Overcoming perfectionism is no simple feat, but here are 10 tips to help you embrace your imperfect self and begin to love it perfectly—as it is.
- Step back and see the bigger picture. For perfectionists, it’s easy to hyper-focus on all of the specifics that seem important, but are actually quite trivial in the grand scheme of things. Don’t let the small things hinder you from reaching your goals in an effective and appropriate fashion. When you feel like you’re getting caught up in the particulars, remind yourself of the end goal and ask yourself if the thing you’re fixated upon will truly make a difference in achieving it.

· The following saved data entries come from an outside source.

## src/rtl/arith_pkg.sv

```systemverilog
// Shared definitions for the bit-serial arithmetic blocks (adder/subtractor family).
package arith_pkg;

  localparam int unsigned DefaultW = 4;

  typedef enum logic [1:0] {
    StIdle  = 2'd0,
    StShift = 2'd1,
    StDone  = 2'd2
  } arith_state_e;

endpackage

```

## src/rtl/full_subtractor_1bit.sv

```systemverilog
// One-bit full subtractor: diff = x - y - bin, with borrow-out.
module full_subtractor_1bit (
  input  logic x_i,
  input  logic y_i,
  input  logic bin_i,
  output logic diff_o,
  output logic bout_o
);

  always_comb begin
    diff_o = x_i ^ y_i ^ bin_i;
    bout_o = (~x_i & y_i) | (~(x_i ^ y_i) & bin_i);
  end

endmodule

```

## src/rtl/serial_subtractor_4bit.sv

```systemverilog
// Bit-serial W-bit subtractor, LSB first, one bit per clock behind a start/done handshake.
module serial_subtractor_4bit
  import arith_pkg::*;
#(
  parameter int unsigned W = DefaultW
) (
  input  logic         clk,
  input  logic         rst_n,
  input  logic         start,
  input  logic [W-1:0] a,
  input  logic [W-1:0] b,
  input  logic         bin,
  output logic         ready,
  output logic         done,
  output logic [W-1:0] d,
  output logic         bout
);

  localparam int unsigned CntW = $clog2(W);
  localparam logic [CntW-1:0] CntLast = CntW'(W - 1);

  arith_state_e  state_q, state_d;
  logic [W-1:0]  sa_q, sa_d;
  logic [W-1:0]  sb_q, sb_d;
  logic [W-1:0]  res_q, res_d;
  logic          br_q, br_d;
  logic [CntW-1:0] cnt_q, cnt_d;
  logic [W-1:0]  d_q, d_d;
  logic          bout_q, bout_d;

  logic          fs_diff;
  logic          fs_bout;

  full_subtractor_1bit u_fs (
    .x_i   (sa_q[0]),
    .y_i   (sb_q[0]),
    .bin_i (br_q),
    .diff_o(fs_diff),
    .bout_o(fs_bout)
  );

  always_comb begin
    state_d = state_q;
    sa_d    = sa_q;
    sb_d    = sb_q;
    res_d   = res_q;
    br_d    = br_q;
    cnt_d   = cnt_q;
    d_d     = d_q;
    bout_d  = bout_q;

    unique case (state_q)
      StIdle: begin
        if (start) begin
          sa_d    = a;
          sb_d    = b;
          br_d    = bin;
          cnt_d   = '0;
          state_d = StShift;
        end
      end
      StShift: begin
        res_d = {fs_diff, res_q[W-1:1]};
        sa_d  = sa_q >> 1;
        sb_d  = sb_q >> 1;
        br_d  = fs_bout;
        if (cnt_q == CntLast) begin
          // Load outputs on the last bit so d/bout are already valid while done is high.
          d_d     = {fs_diff, res_q[W-1:1]};
          bout_d  = fs_bout;
          state_d = StDone;
        end else begin
          cnt_d = cnt_q + CntW'(1);
        end
      end
      StDone: begin
        state_d = StIdle;
      end
      default: begin
        state_d = StIdle;
      end
    endcase
  end

  always_ff @(posedge clk or negedge rst_n) begin
    if (!rst_n) begin
      state_q <= StIdle;
      sa_q    <= '0;
      sb_q    <= '0;
      res_q   <= '0;
      br_q    <= 1'b0;
      cnt_q   <= '0;
      d_q     <= '0;
      bout_q  <= 1'b0;
    end else begin
      state_q <= state_d;
      sa_q    <= sa_d;
      sb_q    <= sb_d;
      res_q   <= res_d;
      br_q    <= br_d;
      cnt_q   <= cnt_d;
      d_q     <= d_d;
      bout_q  <= bout_d;
    end
  end

  always_comb begin
    ready = (state_q == StIdle);
    done  = (state_q == StDone);
    d     = d_q;
    bout  = bout_q;
  end

endmodule

```

## config.mk

```make
export PLATFORM = sky130hd
export DESIGN_NAME = serial_subtractor_4bit
export DESIGN_NICKNAME = d
export VERILOG_FILES = /design/src/rtl/arith_pkg.sv /design/src/rtl/full_subtractor_1bit.sv /design/src/rtl/serial_subtractor_4bit.sv
export SDC_FILE = /design/constraint.sdc
export NUM_CORES = 1
export LEC_CHECK = 0
export ABC_CLOCK_PERIOD_IN_PS = 3300
export CAP_MARGIN = 0
export CORE_MARGIN = 2
export CORE_UTILIZATION = 53
export DETAILED_ROUTE_END_ITERATION = 10
export PLACE_DENSITY = 0.83
export SETUP_SLACK_MARGIN = 0.15
export SLEW_MARGIN = 10
export SYNTH_ARGS = -nofsm -noshare
export SYNTH_HDL_FRONTEND = slang
export SYNTH_SLANG_ARGS = --single-unit
```

## constraint.sdc

```tcl
create_clock -name clk -period 3.3 [get_ports clk]
set_clock_uncertainty 0.2 [all_clocks]
set_input_delay 0.33 -clock clk [delete_from_list [all_inputs] [get_ports clk]]
set_output_delay 0.33 -clock clk [all_outputs]
set_load 0.1 [all_outputs]
```

==> Word level (Yosys, flattened, before mapping) <==
Cells that the tools add are included.
{ "classes": {"shift": 0, "reduce_logical": 6, "n_lt_le_gt_ge": 0, "n_mul": 0, "mux": 12, "bitwise_logic": 7, "n_eq_ne": 6, "addsub": 1, "div": 0} }
{ "ops": {"columns": ["operator", "n"], "rows": [
  ["$pmux 4 s2", 2],
  ["$mux 2", 4],
  ["$mux 4", 2],
  ["$pmux 2 s2", 2],
  ["$ne 2x2->1 const B", 3],
  ["$reduce_and 2->1", 3],
  ["$eq 2x2->1 const B", 2],
  ["$reduce_and 3->1", 1],
  ["$add 2x1->2 const B", 1],
  ["$and 1x1->1", 2],
  ["$eq 2x1->1 const B", 1],
  ["$logic_not 2->1", 1],
  ["$not 1->1", 2],
  ["$pmux 1 s2", 1],
  ["$reduce_bool 2->1", 1],
  ["$xor 1x1->1", 2],
  ["$mux 1", 1],
  ["$or 1x1->1", 1]
]} }
{ "word_totals": {"wordCells": 40, "rom_bits": 0, "latchBits": 0, "register_bits": 22, "mem_count": 0, "output_inout_bits": 7, "ram_bits": 0} }

==> Depth between registers and ports, before layout <==
Gate-level depths: netlist of run 1.
{ "logic_depth": {"ltp_word": 5, "mapped_depth": 4, "mapped_depth_nobuf": 3} }

==> Hierarchy <==
From an unflattened synthesis of run 1, not the netlist that was laid out.
{ "hier_totals": {"cells_unflattened": 79, "hier_area_um2": 1006.0} }
{ "by_module_without_submodules": {"columns": ["mod", "instances", "cells_each", "seq_area_each_um2", "area_each_um2"], "rows": [
  ["serial_subtractor_4bit", 1, 75, 525.5, 974.7],
  ["full_subtractor_1bit", 1, 4, 0.0, 31.3]
]} }

==> Least setup slack after synthesis of run 1 <==
Ideal clock, no wire load.
{ "synth_timing": {"path_type": "register -> output", "startpoint": "reg state_q[0]", "endpoint": "out done", "path_stages_with_launch": 4, "slack_ns": 0.799, "required_ns": 2.770, "t_arrival_ns": 1.971, "cell_sequence": "dfrtp_1 buf_6 buf_4 nor2b_1"} }
{ "synth_between": {"elab_chain_cells": 1} }
{ "synth_lines": {"columns": ["item", "line_no", "source"], "rows": [
  ["start: declaration", "serial_subtractor_4bit.sv:22", "arith_state_e state_q, state_d;"],
  ["start signal: assignment", "serial_subtractor_4bit.sv:87", "state_q <= StIdle;"],
  ["start signal: assignment", "serial_subtractor_4bit.sv:96", "state_q <= state_d;"],
  ["$eq 2x2->1", "serial_subtractor_4bit.sv:109", "done = (state_q == StDone);"],
  ["end: declaration", "serial_subtractor_4bit.sv:14", "output logic done,"]
]} }
Every way passes these cells.

==> Worst setup path in the final report of run 1 <==
{ "layout_timing": {"startpoint": "reg d_q[1] (netlist: d[1])", "endpoint": "out d[1]"} }
{ "layout_rtl": {"columns": ["item", "line_no", "source"], "rows": [
  ["start: declaration", "serial_subtractor_4bit.sv:28", "logic [W-1:0] d_q, d_d;"],
  ["start signal: assignment", "serial_subtractor_4bit.sv:93", "d_q <= '0;"],
  ["start signal: assignment", "serial_subtractor_4bit.sv:102", "d_q <= d_d;"],
  ["end: declaration", "serial_subtractor_4bit.sv:15", "output logic [W-1:0] d,"]
]} }
No word-level cell between the ends.

==> results of run 1 <==
[per-stage QoR]
stage,hold WS (ns),std cells
2_1_floorplan,-0.166,78
3_5_place_dp,0.294,117
3_3_place_gp,0.276,117
6_report,0.315,121
5_1_grt,0.341,121
4_1_cts,0.320,121
[worst paths after layout]
kind	from	to	slack, ns	cells after the start
min reg2reg	d[3]$_DFFE_PN0P_	d[3]$_DFFE_PN0P_	0.32	1
max	d[1]$_DFFE_PN0P_	d[1]	0.99	1
max reg2reg	state_q[0]$_DFFE_PN0P_	d[2]$_DFFE_PN0P_	1.56	2
min in group asynchronous	rst_n	d[3]$_DFFE_PN0P_	0.35	1
max in group asynchronous	rst_n	res_q[3]$_DFFE_PN0N_	1.99	1
min	d[3]$_DFFE_PN0P_	d[3]$_DFFE_PN0P_	0.32	1
[per-layer routing]
metal	wire (µm)	part of all wire [%]	track usage, %	vias to the layer above
met2	867	49	27.8	18
met4	17	0.96	6.11	0
met3	79	4.4	3.85	4
li1	-	-	-	324
met1	814	46	27.3	309
met5	0	0	0	-
[flip-flops by register name, indices dropped and copies added, names as in the netlist]
register,cells
state_q,2
br_q,1
sa_q,4
d,4
cnt_q,2
sb_q,4
bout,1
res_q,3
[Yosys cell counts, types with 2 or more instances]
cell      count  share of area, %
a222oi_1      3               3.0
or4b_1        3               3.0
dfrtp_1      21                53
o221a_2       3               3.4
buf_4         3               2.3
inv_1         7               2.6
nor3b_1       2               1.5
nand2b_1      5               3.1
mux2_2        7               7.9
nor4b_1       2               1.8
nor2b_1       5               3.1
[kinds of logic after synthesis]
family / Yosys count
AND/OR/NAND/NOR: 22
AO/OA/AOI/OAI: 14
buffers and inverters: 11
adder cells (fa/ha/maj): 2
multiplexers: 8
flip-flops: 21
[area by class of cell]
type / count / area (µm²) / share of cell area, %
Sequential cell: 21 / 526 / 44.1
Multi-Input combinational cell: 46 / 408 / 34.2
Timing Repair Buffer: 18 / 175 / 14.7
Tap cell: 25 / 31.3 / 2.62
Clock buffer: 4 / 26.3 / 2.20
Inverter: 7 / 26.3 / 2.20
==> metrics.md, run 1 <==
| Metric | Value |
|---|---|
| Max cap viols | `0` |
| Number of synthesized flops with an enable pin | `0` |
| Rows | `15` |
| WL final | `roughly 1800 µm` |
| Placed Area | `1170 µm²` |
| Final hold vios | `0` |
| Yosys warnings | `0` |
| Post-route ant nets | `0` |
| First-pass GRT wire length | `~2900 µm` |
| Setup TNS | `0 ns` |
| Final worst path period share | `70.1%` |
| Die Wd | `47.3 µm` |
| H-tree depth | `1` |
| Place WS | `between 1 and 1.5 ns` |
| Setup repair after global routing missed its margin | `false` |
| Num ports | `19` |
| Final setup viols | `0` |
| CP endpoint kind | `output pin` |
| Clock latency on the worst-skew pair | `0.29 ns` |
| Sequential fraction of the synthesis area | `~53%` |
| Slowest cell on crit path | `clkdlybuf4s50_1` |
| Synth Area in Compound Gates | `13.1%` |
| Post-route cell area | `about 1200 µm²` |
| Post-CTS setup buffers | `0` |
| Via count | `655` |
| Data required, critical path | `around 2.8 ns` |
| Seq cells post-synth | `21` |
| Synth cell types | `28` |
| Avg Inst Size Synth | `12.7 µm²` |
| Area Growth Syn to Fin | `20.0%` |
| Main synth FF type | `dfrtp_1` |
| Detailed Routing Iterations Pass 1 | `4` |
| # fillers | `between 100 and 150` |
| Gpl congestion | `between 0.6 and 0.7` |
| Final min period | `roughly 2.3 ns` |
| CTS tree | `built` |
| Initial core utilization | `a little under three fifths` |
| Vert. Die Dim | `about 47 µm` |
| Detailed Place HPWL | `around 1300 µm` |
| Crit path max fanout | `2` |
| Via density | `5.41` |
| # diodes | `0` |
| DIE AREA | `about 2200 µm²` |
| Mapped cell area | `slightly below 1000 µm²` |
| Number of global-route vias before repair | `approximately 630` |
| Clock Tree Buf Depth | `2` |
| Pin count of the biggest net entering global routing | `22` |
| Most common cell after layout, fill and taps aside | `dfrtp_1` |
| Crit path buf inv count | `1` |
| Status | `finished, final reports clean` |
| Aggregate global-route resource usage | `roughly a fifth` |
| Slew HR | `35.7%` |
| CTS root buf | `clkbuf_4` |
| Fmax | `approximately 430 MHz` |
| Post-Syn Instances | `78` |
| Antenna violations before repair | `0` |
| Hold WC Path Type | `reg2reg` |
| Total grt overflow | `0` |
| CP peak stage delay | `1.13 ns` |
| Worst path top cell family by delay | `buffers and inverters` |
| Drc violations | `0` |
| Buffers on Ports | `18` |
| Worst Setup Slack, final | `0.985 ns` |
| Tightest Pin Transition | `between 0.9 and 1 ns` |
| XOR/XNOR Fraction of Synth Area | `0%` |
| Most frequent cells in the layout | `dfrtp_1 (21), clkdlybuf4s50_1 (16), inv_1 (7), mux2_2 (7)` |
| Clock sink count | `21` |
| Net count after synthesis | `between 90 and 100` |
| Largest family of logic cells by synthesized area | `simple AND/OR/NAND/NOR gates` |
| Core area | `1750 µm²` |
| Async set-reset flop share out of synthesis | `100%` |
| Worst Setup Path Type | `reg2out` |
| WL/cell | `around 15 µm` |
| CTS Buf Count | `3` |
| WP data arrival | `roughly 1.8 ns` |
| Mux share of post-synthesis cell area | `under 10%` |
| Setup crit start kind | `register` |
| Share of post-route cells with drive strength above 1 | `17.7%` |
| Detailed Route Iter0 Violations | `17` |
| Final core occ | `between 60% and 70%` |
| Critical-path cell list | `clkdlybuf4s50_1` |
| Cts hold-fix bufs | `0` |
| Clock slew at reported path FFs | `0.11 ns` |
| Synth Area in Simple Gates | `between 10% and 20%` |
| Synth Area in Adders | `about 3.3%` |
| Cts repair resizes | `0` |
| Final net count | `about 110` |
| Max Slew Vio Count | `0` |
Power of run 1 is not shown: default switching activity piles up to over one toggle a cycle in this logic, so the estimate is an artifact.
==> inputs of run 2 (changes only) <==
Settings changed: ABC_CLOCK_PERIOD_IN_PS 3300 to 2000, CORE_UTILIZATION 53 to 45, PLACE_DENSITY 0.83 to 0.75.
Clock period 3.3 ns to 2 ns, I/O delays scaled along.
==> run 2 against run 1 <==
  * Die area up 16%
  * Hold slack worse by 0.28 ns
  * Clock-buffer cell count is the same
  * Design area rose by 3.5%
  * Via count grew 2.7%
  * Flip-flop and latch count unchanged
  * Critical path depth rose by 2
  * First-iteration DRC count rose by 12%
  * Largest cell class unchanged
==> metrics.md, run 2 (synthesis gave the netlist of run 1 again) <==
| Metric | Value |
|---|---|
| Status | `finished, final reports clean (unchanged)` |
| Via count | `673 (was 655)` |
| Pin count of the biggest net entering global routing | `22 (unchanged)` |
| Crit path max fanout | `10 (was 2)` |
| Initial core utilization | `46.2% (was 56.9%)` |
| Data required, critical path | `1.60 ns (was 2.77 ns)` |
| First-pass GRT wire length | `2980 µm (was 2920 µm)` |
| Most frequent cells in the layout | `dfrtp_1 (19), clkdlybuf4s50_1 (11), inv_1 (7), mux2_2 (7), buf_4 (7) (was dfrtp_1 (21), clkdlybuf4s50_1 (16), inv_1 (7), mux2_2 (7))` |
| Final worst path period share | `86.2%` |
| Antenna violations before repair | `0 (unchanged)` |
| Gpl congestion | `0.712 (was 0.685)` |
| Number of global-route vias before repair | `670 (was 634)` |
| M1 wire length | `773 µm (was 814 µm)` |
| Final net count | `113 (was 111)` |
| WL/cell | `13.9 µm (was 14.7 µm)` |
| Clock sink count | `21 (unchanged)` |
| CTS root buf | `clkbuf_4 (unchanged)` |
| Fmax | `between 500 and 600 MHz` |
| Rows | `17 (was 15)` |
| Num ports | `19 (unchanged)` |
| Setup repair after global routing missed its margin | `false (unchanged)` |
| WP data arrival | `1.32 ns (was 1.78 ns)` |
| Share of post-route cells with drive strength above 1 | `27.6% (was 17.7%)` |
| Detailed Route Iter0 Violations | `19 (was 17)` |
| Clock slew at reported path FFs | `0.11 ns (about the same)` |
| Clock Tree Buf Depth | `2 (unchanged)` |
| Max Slew Vio Count | `0 (unchanged)` |
| Drc violations | `0 (unchanged)` |
| Aggregate global-route resource usage | `15.4% (was 18.7%)` |
| Cts repair resizes | `0 (unchanged)` |
| Cts hold-fix bufs | `0 (unchanged)` |
| Area Growth Syn to Fin | `24.2% (was 20.0%)` |
| H-tree depth | `1 (unchanged)` |
| CP endpoint kind | `output pin (unchanged)` |
| Die Wd | `51.0 µm (was 47.3 µm)` |
| Vert. Die Dim | `51.0 µm (was 47.3 µm)` |
| Final setup viols | `0 (unchanged)` |
| Setup TNS | `0 ns (unchanged)` |
| CTS tree | `built (unchanged)` |
| # diodes | `0 (unchanged)` |
| Core area | `2150 µm² (was 1750 µm²)` |
| Post-route ant nets | `0 (unchanged)` |
| DIE AREA | `2600 µm² (was 2240 µm²)` |
| Detailed Place HPWL | `1280 µm (about the same)` |
| Setup crit start kind | `register (unchanged)` |
| Final min period | `around 1.7 ns` |
| Worst Setup Path Type | `reg2out (unchanged)` |
| Tightest Pin Transition | `0.498 ns (was 0.961 ns)` |
| Wire length on met2 | `889 µm (was 867 µm)` |
| Most common cell after layout, fill and taps aside | `dfrtp_1 (unchanged)` |
| CTS Buf Count | `3 (unchanged)` |
| Via density | `5.34 (was 5.41)` |
| Final hold vios | `0 (unchanged)` |
| Met3 wire len | `67 µm (was 79 µm)` |
| WL final | `1750 µm (was 1780 µm)` |
| R2R depth | `3 (was 2)` |
| Detailed Routing Iterations Pass 1 | `5 (was 4)` |
| Hold WC Path Type | `in2async (was reg2reg)` |
| Total grt overflow | `0 (unchanged)` |
| Clock latency on the worst-skew pair | `0.30 ns (was 0.29 ns)` |
| Buffers on Ports | `18 (unchanged)` |
| DR top layer | `met4 (unchanged)` |
| Slew HR | `66.8% (was 35.7%)` |
| Max cap viols | `0 (unchanged)` |
| Post-CTS setup buffers | `0 (unchanged)` |
[run 2: cell count changes in the layout (fill, tap and decap cells not counted)]
cell             delta
buf_4               +5
clkdlybuf4s50_1     -5
dfrtp_2             +2
nor2_4              +1
dfrtp_1             -2
nor2_2              -1
nor2b_2             +1
buf_12              +2
nor2b_1             -1
[run 2: metal layers]
layer	global-route usage, %	vias up
met1	19.3	328
met4	6.76	0
met2	25.8	13
met5	0	-
met3	2.92	2
li1	-	330
[run 2: worst paths after layout]
kind                            slack, ns                   start                endpoint
worst max-delay path                 0.28  state_q[0]$_DFFE_PN0P_                    done
worst min-delay path                 0.04                   rst_n        bout$_DFFE_PN0P_
worst max register to register       0.36    cnt_q[0]$_DFFE_PN0P_        d[0]$_DFFE_PN0P_
worst min register to register       0.31     sb_q[3]$_DFFE_PN0P_     sb_q[3]$_DFFE_PN0P_
max in group asynchronous            1.33                   rst_n  state_q[0]$_DFFE_PN0P_
min in group clk                     0.27                    b[3]     sb_q[3]$_DFFE_PN0P_
[run 2: layout make-up]
type	instances	area, µm²
fill	195	915
sequential	21	528
multi-input combinational	46	415
timing repair buffer	20	203
tap	28	35.0
clock buffer	4	26.3
inverter	7	26.3
[run 2: per-stage QoR]
stage | area [µm²] | hold WS (ns) | setup slack [ns] | instances | util [%]
floorplan | 1000 | -0.296 | 0.154 | 78 | -
global placement | 1200 | 0.275 | 0.253 | 122 | 56.1
detailed placement | 1200 | 0.283 | 0.213 | 122 | 56.1
CTS | 1230 | 0.0402 | 0.163 | 126 | 57.3
global route | 1230 | 0.0543 | 0.205 | 126 | 57.4
finish | 1230 | 0.0389 | 0.277 | 126 | 57.4
[run 2: worst max-delay path, cell delays in order (launching register included)]
cell and delay, ns:
dfrtp_2 0.49, buf_4 0.19, nor2b_2 0.15, buf_12 0.19
Power of run 2 is left out for the same reason.
==> inputs of run 3 (changes only) <==
Settings changed: PLACE_DENSITY 0.75 to 0.71.
==> run 3 against run 2 <==
  * Hold slack improved by 0.0040 ns
  * Sequential share of layout area unchanged
  * Cell count did not move
  * Non-clock buffer count unchanged
  * First-iteration DRC count did not move
  * Setup slack lost 0.0062 ns
  * Routed wire length is 2.5% lower
  * Critical path depth unchanged
  * Design area is the same
  * Core utilization stayed put
  * Register-to-register slack is essentially flat
  * Global-route usage is 0.71 points lower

- Develop faith in others. You trust your routine, your habits, and your work more than anyone else’s because you know you can get the job done right. By definition, perfectionists are detail oriented and painstakingly precise. Unfortunately, this attention to detail usually stems from a fear of our work being perceived as “sloppy,” “unfinished,” or “halfheartedly done.” When we delegate work to others, we often find that it isn’t up to par with our personal standards, and yet, on the other hand, placing all the responsibility on ourselves can be stressful and ultimately detrimental to our mental and physical health. Learning to let things out of our hands and trusting others to step in is difficult, but will prove to be a tremendous relief, and one that you’ll feel in every aspect of your life.
- Understand the value of making mistakes. Think about it—if we didn’t mistakes, we’d never learn much of anything. Our shortcomings are what shape us and make us stronger, so we need to appreciate them, learn from them, and move forward, rather than waste copious amounts of time mulling over what could have/would have/should have been done.
- Adjust your goals and expectations to be more attainable. Perfectionists have a tendency to view life as a series of goals that need to be met and checked off. Instead, try fine-tuning your mentality and start to visualize life as a journey. It’s not always about checking the box; sometimes it’s enough to know you’re progressing in the right direction. There isn’t always an absolute objective or endpoint. A huge proponent of a happier lifestyle is making goals that you know you’re capable of attaining.
- If you can’t control it, let it go. There’s no doubt about it, perfectionism is a constant internal power struggle. Stop fighting the things you can’t control and have no power to change. Redirect that passionate energy towards the things that are within your control. Recognize that your best is enough.
- Try to understand your perfectionism. Try to think about the reasons that you’re striving for perfection in the first place: are you seeking the approval of others? Are you unhappy with yourself? Is your perfectionism a means of coping? Remind yourself that you are worthy and surround yourself with people who see and value your worth.
- Acknowledge that if something isn’t perfect, it’s not always failure. There’s an enormous difference between failure and imperfection. As stated earlier, ideals shouldn’t be absolutes, but rather directions to work toward. If you become too attached to the goal, you fail to realize how far you’ve come from the starting point.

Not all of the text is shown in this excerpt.